§ Exercise prompt
The line with "after detailed placement | 0 | 0.213 | 0.756", the line with "2_1_floorplan: 0.254 /", and all lines between them in the material below: return these exactly, and no others.
________
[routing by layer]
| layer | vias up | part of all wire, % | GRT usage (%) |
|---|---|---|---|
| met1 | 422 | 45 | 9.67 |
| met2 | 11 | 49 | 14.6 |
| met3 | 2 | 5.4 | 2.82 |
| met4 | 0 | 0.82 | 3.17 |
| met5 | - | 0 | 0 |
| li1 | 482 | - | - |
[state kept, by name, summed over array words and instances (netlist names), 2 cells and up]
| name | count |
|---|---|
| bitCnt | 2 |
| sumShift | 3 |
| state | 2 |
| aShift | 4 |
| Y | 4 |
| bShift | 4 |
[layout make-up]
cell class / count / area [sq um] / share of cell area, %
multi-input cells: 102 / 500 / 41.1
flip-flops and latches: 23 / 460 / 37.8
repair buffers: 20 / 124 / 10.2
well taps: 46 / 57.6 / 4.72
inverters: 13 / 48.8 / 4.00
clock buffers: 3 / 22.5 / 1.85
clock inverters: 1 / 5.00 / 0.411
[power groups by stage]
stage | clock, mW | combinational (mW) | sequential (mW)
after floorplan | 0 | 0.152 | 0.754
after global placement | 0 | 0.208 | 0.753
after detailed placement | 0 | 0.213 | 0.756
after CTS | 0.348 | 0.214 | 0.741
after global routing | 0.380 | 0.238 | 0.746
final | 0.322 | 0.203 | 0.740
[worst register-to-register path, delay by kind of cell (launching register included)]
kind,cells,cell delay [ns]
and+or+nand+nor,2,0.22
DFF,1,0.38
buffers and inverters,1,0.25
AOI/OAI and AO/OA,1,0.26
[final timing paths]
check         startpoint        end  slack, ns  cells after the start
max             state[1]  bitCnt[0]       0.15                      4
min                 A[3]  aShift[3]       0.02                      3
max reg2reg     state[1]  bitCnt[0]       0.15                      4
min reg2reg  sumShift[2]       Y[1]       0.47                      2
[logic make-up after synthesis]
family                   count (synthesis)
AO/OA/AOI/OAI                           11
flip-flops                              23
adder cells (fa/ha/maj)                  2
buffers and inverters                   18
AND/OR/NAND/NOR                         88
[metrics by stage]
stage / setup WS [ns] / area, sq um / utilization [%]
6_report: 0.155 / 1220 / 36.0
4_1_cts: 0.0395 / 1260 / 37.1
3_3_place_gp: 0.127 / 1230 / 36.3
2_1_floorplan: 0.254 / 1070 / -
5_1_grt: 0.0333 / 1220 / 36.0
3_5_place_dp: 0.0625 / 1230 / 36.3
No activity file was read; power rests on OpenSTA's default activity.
________
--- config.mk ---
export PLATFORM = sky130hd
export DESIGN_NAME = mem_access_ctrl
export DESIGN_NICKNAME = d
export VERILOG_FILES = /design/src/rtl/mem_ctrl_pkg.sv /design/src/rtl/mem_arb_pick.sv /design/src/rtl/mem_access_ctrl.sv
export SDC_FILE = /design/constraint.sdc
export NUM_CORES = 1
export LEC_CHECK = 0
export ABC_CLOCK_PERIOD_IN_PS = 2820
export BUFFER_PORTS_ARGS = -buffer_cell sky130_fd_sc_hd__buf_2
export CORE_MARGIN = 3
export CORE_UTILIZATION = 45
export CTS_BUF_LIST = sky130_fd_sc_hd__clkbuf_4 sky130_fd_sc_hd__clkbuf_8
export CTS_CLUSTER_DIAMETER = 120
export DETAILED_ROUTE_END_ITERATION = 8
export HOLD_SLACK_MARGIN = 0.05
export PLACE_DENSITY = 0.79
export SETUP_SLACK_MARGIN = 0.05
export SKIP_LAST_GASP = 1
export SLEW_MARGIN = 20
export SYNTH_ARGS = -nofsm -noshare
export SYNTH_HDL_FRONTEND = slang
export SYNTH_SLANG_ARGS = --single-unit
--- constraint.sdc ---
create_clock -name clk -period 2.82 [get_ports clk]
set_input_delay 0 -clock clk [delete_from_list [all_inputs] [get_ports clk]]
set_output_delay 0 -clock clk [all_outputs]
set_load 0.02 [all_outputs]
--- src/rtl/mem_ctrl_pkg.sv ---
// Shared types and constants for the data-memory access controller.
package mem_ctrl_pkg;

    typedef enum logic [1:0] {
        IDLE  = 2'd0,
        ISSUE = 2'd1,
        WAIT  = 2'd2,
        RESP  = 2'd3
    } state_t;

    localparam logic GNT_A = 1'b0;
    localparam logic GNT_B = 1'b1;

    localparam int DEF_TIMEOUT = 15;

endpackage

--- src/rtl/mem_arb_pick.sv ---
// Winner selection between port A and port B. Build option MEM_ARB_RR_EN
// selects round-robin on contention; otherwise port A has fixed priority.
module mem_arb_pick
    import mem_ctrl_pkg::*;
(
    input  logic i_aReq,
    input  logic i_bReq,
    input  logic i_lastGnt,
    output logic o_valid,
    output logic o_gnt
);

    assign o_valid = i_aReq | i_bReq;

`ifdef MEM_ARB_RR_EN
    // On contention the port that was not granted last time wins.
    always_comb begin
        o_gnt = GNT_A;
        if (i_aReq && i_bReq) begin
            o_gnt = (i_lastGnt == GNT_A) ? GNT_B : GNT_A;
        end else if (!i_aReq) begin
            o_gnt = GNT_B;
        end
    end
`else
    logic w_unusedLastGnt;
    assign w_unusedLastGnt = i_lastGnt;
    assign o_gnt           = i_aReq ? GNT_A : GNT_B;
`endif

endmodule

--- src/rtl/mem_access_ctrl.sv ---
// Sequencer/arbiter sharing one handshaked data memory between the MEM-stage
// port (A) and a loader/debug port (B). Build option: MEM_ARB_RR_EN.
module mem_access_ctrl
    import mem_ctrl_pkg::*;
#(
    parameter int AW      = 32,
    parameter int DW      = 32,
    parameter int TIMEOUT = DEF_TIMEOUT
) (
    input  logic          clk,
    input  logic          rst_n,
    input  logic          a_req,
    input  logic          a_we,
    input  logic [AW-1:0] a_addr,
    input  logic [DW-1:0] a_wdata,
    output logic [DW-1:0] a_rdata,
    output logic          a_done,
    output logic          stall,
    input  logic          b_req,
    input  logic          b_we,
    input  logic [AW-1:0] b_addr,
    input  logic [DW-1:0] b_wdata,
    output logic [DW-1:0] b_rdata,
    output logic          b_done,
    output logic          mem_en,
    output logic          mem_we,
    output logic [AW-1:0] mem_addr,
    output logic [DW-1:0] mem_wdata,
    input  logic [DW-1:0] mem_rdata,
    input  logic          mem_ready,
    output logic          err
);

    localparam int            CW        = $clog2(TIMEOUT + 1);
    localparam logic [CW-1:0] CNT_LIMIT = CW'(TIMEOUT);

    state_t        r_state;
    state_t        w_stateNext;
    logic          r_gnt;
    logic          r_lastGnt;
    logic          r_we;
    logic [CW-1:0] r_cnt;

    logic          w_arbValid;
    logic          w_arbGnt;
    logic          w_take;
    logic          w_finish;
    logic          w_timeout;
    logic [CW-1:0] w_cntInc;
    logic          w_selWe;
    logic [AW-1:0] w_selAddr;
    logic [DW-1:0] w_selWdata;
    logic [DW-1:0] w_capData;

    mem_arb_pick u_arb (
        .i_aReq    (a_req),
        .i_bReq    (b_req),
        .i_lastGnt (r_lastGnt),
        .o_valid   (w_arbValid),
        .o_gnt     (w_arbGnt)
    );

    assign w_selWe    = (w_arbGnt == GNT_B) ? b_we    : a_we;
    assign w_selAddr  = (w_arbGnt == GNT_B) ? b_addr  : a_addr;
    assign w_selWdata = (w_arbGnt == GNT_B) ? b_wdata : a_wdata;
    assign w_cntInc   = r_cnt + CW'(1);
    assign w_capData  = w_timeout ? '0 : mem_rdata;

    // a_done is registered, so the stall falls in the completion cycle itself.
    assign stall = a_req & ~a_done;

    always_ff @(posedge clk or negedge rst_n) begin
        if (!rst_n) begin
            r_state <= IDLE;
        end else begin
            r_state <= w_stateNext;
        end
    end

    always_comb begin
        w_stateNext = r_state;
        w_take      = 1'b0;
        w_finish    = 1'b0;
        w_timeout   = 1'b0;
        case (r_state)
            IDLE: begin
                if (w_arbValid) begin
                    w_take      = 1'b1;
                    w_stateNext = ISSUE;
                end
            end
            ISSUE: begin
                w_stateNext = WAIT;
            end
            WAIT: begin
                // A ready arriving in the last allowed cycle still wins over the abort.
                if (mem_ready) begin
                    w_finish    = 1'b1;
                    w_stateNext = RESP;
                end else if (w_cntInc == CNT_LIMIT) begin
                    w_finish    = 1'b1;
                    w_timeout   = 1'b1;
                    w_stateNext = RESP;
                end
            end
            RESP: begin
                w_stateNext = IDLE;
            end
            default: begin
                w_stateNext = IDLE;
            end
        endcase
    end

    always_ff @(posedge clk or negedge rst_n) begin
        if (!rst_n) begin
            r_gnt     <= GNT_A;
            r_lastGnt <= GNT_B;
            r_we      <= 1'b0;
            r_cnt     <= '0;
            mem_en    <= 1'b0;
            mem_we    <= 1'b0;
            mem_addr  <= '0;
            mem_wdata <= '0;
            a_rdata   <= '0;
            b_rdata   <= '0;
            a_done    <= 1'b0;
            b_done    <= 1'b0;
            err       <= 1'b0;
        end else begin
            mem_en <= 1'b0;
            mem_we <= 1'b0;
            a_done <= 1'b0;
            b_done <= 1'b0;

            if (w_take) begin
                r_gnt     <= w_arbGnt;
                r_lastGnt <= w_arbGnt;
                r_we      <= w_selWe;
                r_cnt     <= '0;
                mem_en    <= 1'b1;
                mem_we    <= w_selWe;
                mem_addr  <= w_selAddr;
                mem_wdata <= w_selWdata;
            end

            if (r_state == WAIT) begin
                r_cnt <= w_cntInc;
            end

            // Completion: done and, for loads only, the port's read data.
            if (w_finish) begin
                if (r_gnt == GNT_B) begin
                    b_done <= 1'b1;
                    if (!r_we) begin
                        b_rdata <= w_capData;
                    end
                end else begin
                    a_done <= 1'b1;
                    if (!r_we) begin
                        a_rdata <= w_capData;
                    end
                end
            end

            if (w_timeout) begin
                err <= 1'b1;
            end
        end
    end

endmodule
________
§ Task answer
after detailed placement | 0 | 0.213 | 0.756
after CTS | 0.348 | 0.214 | 0.741
after global routing | 0.380 | 0.238 | 0.746
final | 0.322 | 0.203 | 0.740
[worst register-to-register path, delay by kind of cell (launching register included)]
kind,cells,cell delay [ns]
and+or+nand+nor,2,0.22
DFF,1,0.38
buffers and inverters,1,0.25
AOI/OAI and AO/OA,1,0.26
[final timing paths]
check         startpoint        end  slack, ns  cells after the start
max             state[1]  bitCnt[0]       0.15                      4
min                 A[3]  aShift[3]       0.02                      3
max reg2reg     state[1]  bitCnt[0]       0.15                      4
min reg2reg  sumShift[2]       Y[1]       0.47                      2
[logic make-up after synthesis]
family                   count (synthesis)
AO/OA/AOI/OAI                           11
flip-flops                              23
adder cells (fa/ha/maj)                  2
buffers and inverters                   18
AND/OR/NAND/NOR                         88
[metrics by stage]
stage / setup WS [ns] / area, sq um / utilization [%]
6_report: 0.155 / 1220 / 36.0
4_1_cts: 0.0395 / 1260 / 37.1
3_3_place_gp: 0.127 / 1230 / 36.3
2_1_floorplan: 0.254 / 1070 / -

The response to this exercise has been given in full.